State of FM healthcare in Saudi Arabia

It appears the healthcare sector in Saudi Arabia has yet to embrace a holistic approach to its FM requirements

COMMENT, Facilities Management, FM, Healthcare, KSA, Saudi Arabia

The company I work for, DTZ Saudi Arabia, is very fortunate to have a number of healthcare sector clients. However, based on our experience to date and somewhat surprisingly, it would appear that the healthcare sector has yet to embrace a holistic approach to its FM requirements.

Here in the Kingdom of Saudi Arabia, the foremost industry accreditations are Joint Commission International (JCI) and Central Board for Accreditation of Healthcare Institutions (CBAHI), both of which require the aspirant facility to demonstrate, “The extent of their compliance with quality and safety in regard to patient standards”.

This is a requirement which I believe would be readily evident through the application of sound FM practices and methodologies. In fact, CBAHI part III (standards) chapter 23 is dedicated to facility management & safety, and provides an excellent framework for the aspirant institution to follow.

Given this backdrop, in an industry sector where the standards delivered can literally make the difference between life and death, one would assume there would be a clear case for the healthcare provider to accept and adopt the principles which underpin facilities management and differentiate from basic operations and maintenance, yet, this still doesn’t seem to be the case.

So why does this paradox exist? Based upon our experience to date, we would suggest that there are three primary reasons. Firstly, Saudi Arabia continues to be a ‘cost driven’ FM market, with the procurement processes followed by the client constantly focused upon today’s ‘best price’ for individual items or service lines in ignorance—or perhaps in denial—of the ‘bigger picture’, which would undoubtedly give the client a better long-term solution for its facility.

Equally as important, however, is the responsibility for delivering the various ‘FM service lines’. It tends to be dispersed across a middle management layer of the organisation rather than being a centralised function.
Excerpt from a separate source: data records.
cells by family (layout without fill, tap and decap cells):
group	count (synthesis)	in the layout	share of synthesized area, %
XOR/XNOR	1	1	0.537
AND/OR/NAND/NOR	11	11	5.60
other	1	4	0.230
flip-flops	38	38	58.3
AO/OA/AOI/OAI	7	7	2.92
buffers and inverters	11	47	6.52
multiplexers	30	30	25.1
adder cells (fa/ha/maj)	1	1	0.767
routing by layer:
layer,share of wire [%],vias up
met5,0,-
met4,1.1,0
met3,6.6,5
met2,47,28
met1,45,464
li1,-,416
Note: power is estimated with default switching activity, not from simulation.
[src/rtl/rca_nibble_seq_ctrl.sv]
// Nibble-serial adder controller: drives one external combinational 4-bit RCA slice
// for WIDTH/4 cycles and returns {cout,sum} = a + b + cin over valid/ready handshakes.
module rca_nibble_seq_ctrl #(
  parameter int WIDTH = 16
) (
  input  logic             clk,
  input  logic             rst_n,
  input  logic             in_valid,
  output logic             in_ready,
  input  logic [WIDTH-1:0] a,
  input  logic [WIDTH-1:0] b,
  input  logic             cin,
  output logic [3:0]       rca_a,
  output logic [3:0]       rca_b,
  output logic             rca_cin,
  input  logic [3:0]       rca_sum,
  input  logic             rca_cout,
  output logic             out_valid,
  input  logic             out_ready,
  output logic [WIDTH-1:0] sum,
  output logic             cout,
  output logic             busy
);
  localparam int NIBBLES = WIDTH / 4;
  localparam int IW      = (NIBBLES > 1) ? $clog2(NIBBLES) : 1;

  typedef enum logic [1:0] {S_IDLE, S_RUN, S_DONE} state_t;

  state_t           r_state, w_next;
  logic [WIDTH-1:0] r_a, r_b, r_sum;
  logic [IW-1:0]    r_idx;
  logic             r_carry, r_cout;
  logic             w_accept, w_last;
  logic [IW+1:0]    w_base;

  assign w_base   = {r_idx, 2'b00};
  assign w_accept = in_valid & (r_state == S_IDLE);
  assign w_last   = (r_idx == IW'(NIBBLES - 1));
  assign sum      = r_sum;
  assign cout     = r_cout;

  always_ff @(posedge clk or negedge rst_n) begin
    if (!rst_n) r_state <= S_IDLE;
    else        r_state <= w_next;
  end

  always_comb begin
    w_next    = r_state;
    in_ready  = 1'b0;
    busy      = 1'b0;
    out_valid = 1'b0;
    rca_a     = 4'h0;
    rca_b     = 4'h0;
    rca_cin   = 1'b0;
    case (r_state)
      S_IDLE: begin
        in_ready = 1'b1;
        if (in_valid) w_next = S_RUN;
      end
      S_RUN: begin
        busy    = 1'b1;
        rca_a   = r_a[w_base +: 4];
        rca_b   = r_b[w_base +: 4];
        rca_cin = r_carry;
        if (w_last) w_next = S_DONE;
      end
      S_DONE: begin
        out_valid = 1'b1;
        if (out_ready) w_next = S_IDLE;
      end
      default: w_next = S_IDLE;
    endcase
  end

  // Slice result is captured the same cycle it is driven; no pipeline stage in the loop.
  always_ff @(posedge clk or negedge rst_n) begin
    if (!rst_n) begin
      r_a     <= '0;
      r_b     <= '0;
      r_sum   <= '0;
      r_idx   <= '0;
      r_carry <= 1'b0;
      r_cout  <= 1'b0;
    end else if (w_accept) begin
      r_a     <= a;
      r_b     <= b;
      r_sum   <= '0;
      r_idx   <= '0;
      r_carry <= cin;
      r_cout  <= 1'b0;
    end else if (r_state == S_RUN) begin
      r_sum[w_base +: 4] <= rca_sum;
      r_carry            <= rca_cout;
      r_idx              <= w_last ? '0 : r_idx + 1'b1;
      if (w_last) r_cout <= rca_cout;
    end
  end

endmodule

[config.mk]
export PLATFORM = sky130hd
export DESIGN_NAME = rca_nibble_seq_ctrl
export DESIGN_NICKNAME = d
export VERILOG_FILES = /design/src/rtl/rca_nibble_seq_ctrl.sv
export SDC_FILE = /design/constraint.sdc
export NUM_CORES = 1
export LEC_CHECK = 0
export BUFFER_PORTS_ARGS = -buffer_cell sky130_fd_sc_hd__buf_2
export CAP_MARGIN = 15
export CORE_ASPECT_RATIO = 1.25
export CORE_UTILIZATION = 40
export DETAILED_ROUTE_END_ITERATION = 8
export PLACE_DENSITY = 0.75
export SETUP_SLACK_MARGIN = 0.3
export SYNTH_ARGS = -nofsm -noshare
export SYNTH_HDL_FRONTEND = slang
export SYNTH_SLANG_ARGS = --single-unit
[constraint.sdc]
create_clock -name clk -period 2 [get_ports clk]
set_clock_uncertainty 0.2 [all_clocks]
set_input_delay 0.2 -clock clk [delete_from_list [all_inputs] [get_ports clk]]
set_output_delay 0.2 -clock clk [all_outputs]
set_load 0.1 [all_outputs]
==> results by stage <==
Status:
- The flow ran to the end, but the final reports show violations.
- The final reports fail on setup timing.

Setup path:
- The highest net fanout along the worst path is 4.
- The worst setup path is of the flop to output port kind.
- The most critical setup path has its startpoint at r_idx[0]$_DFFE_PN0P_.
- The reg-to-reg critical path endpoint is sum[15]$_DFFE_PN0P_.
- For the worst flop-to-flop path, the logic depth is 8.
- The minimum setup slack among reg-to-reg paths is 0.05 ns.
- The nature of the critical path startpoint is a flop.
- The worst setup path endpoint is rca_b[3].
- The reg-to-reg critical path startpoint is r_idx[0]$_DFFE_PN0P_.
- The endpoint required time on the critical path is 1.60 ns.
- The category of the worst setup path capture point is an output port.
- At the worst endpoint, the arrival time is 1.73 ns.

Route:
- Detailed routing placed a total of 425 µm of wire on met3.
- The wire length on met2 is 4.452 mm.
- In the routed design, unresolved DRC markers number 0.
- After the first detailed-routing iteration, the DRC count stood at 56.
- In this run the remaining antenna-violating nets after routing total 0.
- The total via count in the routed design is 2,093.
- The highest metal layer carrying signal wires in the routed design is met4.
- Wires add up to 8.155 mm.
- The detailed router put a total of 3.133 mm of wire on met1.
- Dividing the detail-routed via count by the number of cells gives 5.285.
- The detailed-route wire length per cell is 20.59 µm.
- The number of search-and-repair iterations in the first detailed-routing pass is 4.

Die:
- The number of ports placed on the die boundary is 71.
- The vertical extent of the die is 90.54 µm.
- The number of rows in the core area is 31.
- The floorplan step set the die width to 72.83 µm.
- The die covers 6594 µm².
- The area inside the core boundary is 5934 µm².
- The initial utilization of the core area, before any placement, comes to 0.4227.

Timing:
- The smallest hold slack is 0.1006 ns.
- The final max-slew violation count is 0.
- Timing would allow up to 470.1 MHz.
- Setup repair after global routing could not meet its margin everywhere.
- The final period demand of the worst path is 2.127 ns.
- The final worst-path cycle share is 1.064.
- The hold violation count in the final report came to 0.
- The final setup slack of the worst path is -0.1270 ns.
- In this run the tightest slew margin relative to its limit is 0.6696.
- Setup violations remaining at the end of the flow were counted as 8.
- For the pin with the worst max-slew slack, the measured transition is 0.4990 ns.

Clock tree:
- The CTS root buffer is clkbuf_8.
- The CTS tree is done.
- The longest clock path from root to sink contains 2 buffers.
- Clock-pin slew was measured on the worst setup and hold paths at 0.09 ns.
- TritonCTS created 5 clock buffers.
- The clock network latency to the later pin of the worst-skew pair is 0.30 ns.
- The H-tree was split into 2 levels.
- The clock sink count is 54.

Synthesis:
- The average instance area after synthesis is 14.59 µm².
- The sequential cell area fraction in the yosys report is 0.5387.
- The register bit count reported by yosys is 54.
- The number of different library cells in the post-synthesis netlist is 31.
- The portion of synthesized cell area occupied by the leading cell type is 0.5387.
- After synthesis, the cell types taking the most area are dfrtp_1 54%, mux2_2 7.6%, mux4_2 7.2%.
- The most area-hungry cell type in the Yosys netlist is dfrtp_1.
- The netlist area before placement is 2509 µm².
- Synthesis produced a netlist whose cell count is 172.
- During synthesis, Yosys emitted a total of 0 warnings.
- The number of nets produced by synthesis is 220.

Placement:
- The wire-length estimate of the detail-placed layout is 3.779 mm.
- Routability-driven placement finished with a final weighted congestion of 0.7444.
- The port buffer count is 70.

Global routing:
- The via count of the first global-routing pass came to 2,189.
- For this run, the total global-route usage over all layers was measured as 0.2299.
- The number of antenna violations at the first check in global routing was 0.
- The wire length of the first global-routing pass is 11.36 mm.
- The maximum number of pins on one net before global-route repair is 40.
- The total overflow left after global routing is 0.

Final layout:
- In the layout the commonest cells are 58 x buf_2, 51 x dfrtp_1, 40 x dlygate4sd3_1, 32 x mux2_4, 17 x buf_12.
- The synthesis-to-layout area growth is 69.83%.
- The commonest non-fill, non-tap cell in the layout is buf_2.
- The final layout contains 362 nets.
- In the final layout, the share of cells above drive strength 1 is 0.5860.
- The number of antenna diodes is 0.

Min path:
- The startpoint of the tightest hold check path is in_valid.
- The class of the worst hold path is input pin to flop.

Job:
- The reported max-cap violation count is 0.
flip-flops by register name, summed over array words and instances, names as in the netlist:
signal,flops
cout,1
r_a,16
r_b,16
r_carry,1
r_idx,2
r_state,2
sum,16
area by class of cell:
class / count / area [µm²]
fillers: 376 / 1674
repair buffers: 144 / 1360
flip-flops and latches: 54 / 1358
multi-input cells: 105 / 1324
well taps: 82 / 102.6
clock buffers: 6 / 72.57
inverters: 3 / 30.03
clock inverters: 1 / 7.507
repair inverters: 1 / 6.256
worst max-delay path: stages, from the launching register on:
cell and delay [ns]:
dfrtp_4 0.51, buf_12 0.15, mux4_2 0.43, and2_4 0.17, buf_12 0.16
worst min path at each step:
stage	endpoint	slack, ns	cells past startpoint
6_report	r_state[0]$_DFFE_PN0P_	0.10	3
5_1_grt	r_state[0]$_DFFE_PN0P_	0.13	3
4_1_cts	r_idx[0]$_DFFE_PN0P_	0.09	2
3_5_place_dp	r_a[5]$_DFFE_PN0P_	-0.12	1
3_3_place_gp	r_a[5]$_DFFE_PN0P_	-0.12	1
2_1_floorplan	cout$_DFFE_PN0P_	-0.30	0
cells in the mapped netlist:
cell type  count
o31ai_1        1
a22o_1        12
a21o_1         3
buf_4          2
nor4b_4        2
nor3_2         1
clkbuf_1       1
nor4b_2        1
nand3b_1       1
or3_1          1
nand2b_1       4
nor2b_1        1
ha_1           6
and2_1         9
nand3_1        1
and3b_1        1
mux4_2         8
a21oi_1        2
buf_6          4
o21ai_0        1
nand2_1        9
inv_1          3
nor3b_4        1
a32o_1         4
nor2_1         2
dfrtp_1       54
mux2_1        15
a22oi_1        1
mux2_2        17
o22ai_1        1
buf_2          3
cell families (layout without fill, tap and decap cells):
kind of cell / Yosys count / after routing / share of synthesized area
mux: 40 / 40 / 0.2155
flops: 54 / 54 / 0.5387
fa+ha+maj: 6 / 6 / 0.02992
buf+inv: 13 / 155 / 0.03590
simple gates: 34 / 34 / 0.09875
compound gates: 25 / 25 / 0.08130
metal layers:
| layer | GRT usage | vias up |
|---|---|---|
| met5 | 0 | - |
| met4 | 0.05719 | 0 |
| met3 | 0.05580 | 14 |
| met2 | 0.4034 | 90 |
| met1 | 0.2781 | 1077 |
| li1 | - | 912 |
through the flow:
step	setup TNS, ns	std cells	setup slack [ns]	util	cell area [µm²]
finish	-0.9110	396	-0.1270	0.7179	4260
global route	-1.551	396	-0.1729	0.7179	4260
CTS	-0.7865	379	-0.1092	0.6711	3983
detailed placement	-0.2549	322	-0.06008	0.5220	3098
global placement	-0.05624	322	-0.01669	0.5220	3098
floorplan	0	172	0.2042	-	2653
timing repair:
item,4_1_cts,5_1_grt
endpoints found under the hold margin,98,0
hold buffers,40,0
pin swaps,11,15
cloned,1,6
resized for setup,86,15
setup buffers,9,11
setup endpoints to repair,28,61
Power is not shown: default switching activity piles up to over one toggle a cycle in this logic, so the estimate is an artifact.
It can be seen that this approach carries the potential and risk of specific requirements falling between the cracks if internal communication isn’t effective.
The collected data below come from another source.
## src/rtl/ray_job_dispatcher.sv

```systemverilog
// ray_job_dispatcher: splits a frame into fixed-width pixel-run jobs, issues
// them in raster order over valid/ready, and limits jobs in flight using
// completion credits.
module ray_job_dispatcher #(
    parameter int JOBS             = 640,
    parameter int JOBS_SUBDIVISION = 64,
    parameter int ROWS             = 480,
    parameter int MAX_OUTSTANDING  = 10,
    localparam int XW = $clog2(JOBS),
    localparam int YW = $clog2(ROWS),
    localparam int IW = $clog2((JOBS / JOBS_SUBDIVISION) * ROWS),
    localparam int OW = $clog2(MAX_OUTSTANDING + 1)
) (
    input  logic          clk,
    input  logic          rstn,
    input  logic          frame_start,
    output logic          job_valid,
    input  logic          job_ready,
    output logic [XW-1:0] job_x,
    output logic [YW-1:0] job_y,
    output logic [IW-1:0] job_idx,
    input  logic          job_done,
    output logic          busy,
    output logic          frame_done,
    output logic          credit_err
);

    localparam logic [XW-1:0] LAST_X   = XW'(JOBS - JOBS_SUBDIVISION);
    localparam logic [YW-1:0] LAST_Y   = YW'(ROWS - 1);
    localparam logic [XW-1:0] X_STEP   = XW'(JOBS_SUBDIVISION);
    localparam logic [OW-1:0] OUT_MAX  = OW'(MAX_OUTSTANDING);

    typedef enum logic [1:0] {IDLE, ISSUE, DRAIN, DONE} state_t;

    state_t        state, state_next;
    logic [OW-1:0] outstanding, outstanding_next;
    logic          credit_err_next;
    logic          xfer;
    logic          last_job;

    // Handshake decode: a transfer, and whether it carries the frame's final job.
    always_comb begin
        xfer     = job_valid && job_ready;
        last_job = xfer && (job_x == LAST_X) && (job_y == LAST_Y);
    end

    // Credit counter: a same-cycle issue and completion cancel; a completion
    // with nothing in flight is dropped and flagged instead of underflowing.
    always_comb begin
        // NOTE: every output of a combinational block gets a default first so
        // no path leaves it unassigned, which would infer a latch.
        outstanding_next = outstanding;
        credit_err_next  = credit_err;
        if (xfer && !job_done) begin
            outstanding_next = outstanding + 1'b1;
        end else if (job_done && !xfer) begin
            if (outstanding == '0) begin
                credit_err_next = 1'b1;
            end else begin
                outstanding_next = outstanding - 1'b1;
            end
        end
    end

    // Next-state logic; DRAIN looks at the post-update credit count so a
    // completion arriving this cycle can finish the frame.
    always_comb begin
        state_next = state;
        case (state)
            IDLE:    if (frame_start)             state_next = ISSUE;
            ISSUE:   if (last_job)                state_next = DRAIN;
            DRAIN:   if (outstanding_next == '0)  state_next = DONE;
            DONE:                                 state_next = IDLE;
            default:                              state_next = IDLE;
        endcase
    end

    // State, credits, sticky error and the registered valid.
    always_ff @(posedge clk or negedge rstn) begin
        if (!rstn) begin
            state       <= IDLE;
            outstanding <= '0;
            credit_err  <= 1'b0;
            job_valid   <= 1'b0;
        end else begin
            // NOTE: sequential state uses non-blocking assignments so every
            // register samples the pre-edge values of the others.
            state       <= state_next;
            outstanding <= outstanding_next;
            credit_err  <= credit_err_next;
            // Valid is computed from next-cycle state and credits; it can only
            // fall on a transfer (credits only shrink otherwise), so it never
            // drops while a job is waiting on ready.
            job_valid   <= (state_next == ISSUE) && (outstanding_next < OUT_MAX);
        end
    end

    // Job payload: cleared on frame entry, advanced in raster order per transfer,
    // held otherwise.
    always_ff @(posedge clk or negedge rstn) begin
        if (!rstn) begin
            job_x   <= '0;
            job_y   <= '0;
            job_idx <= '0;
        end else if (state == IDLE && frame_start) begin
            job_x   <= '0;
            job_y   <= '0;
            job_idx <= '0;
        end else if (xfer) begin
            job_idx <= job_idx + 1'b1;
            if (job_x == LAST_X) begin
                job_x <= '0;
                job_y <= job_y + 1'b1;
            end else begin
                job_x <= job_x + X_STEP;
            end
        end
    end

    assign busy       = (state == ISSUE) || (state == DRAIN);
    assign frame_done = (state == DONE);

endmodule

```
Lastly, in more mature markets, we are used to each facility having a ‘non clinical director’ a board position with overall responsibility for the effective delivery of all support services, including facilities management. Here in Saudi Arabia, in many instances, this position does not seem to have been introduced, so it can be seen that the same risks we identified at middle management level are also possible at board level.

So how will things change? I recognise that in Saudi Arabia, the provision of healthcare services is generally a business and like all businesses it must make a profit in order to survive and flourish. Our job as FM professionals is to continue to educate the client of the hidden costs of the current approach and the benefits of what we would propose: a well thought through and implemented operational delivery strategy which will achieve accreditation standards today and preserve the long term value of both the asset and the business as a whole.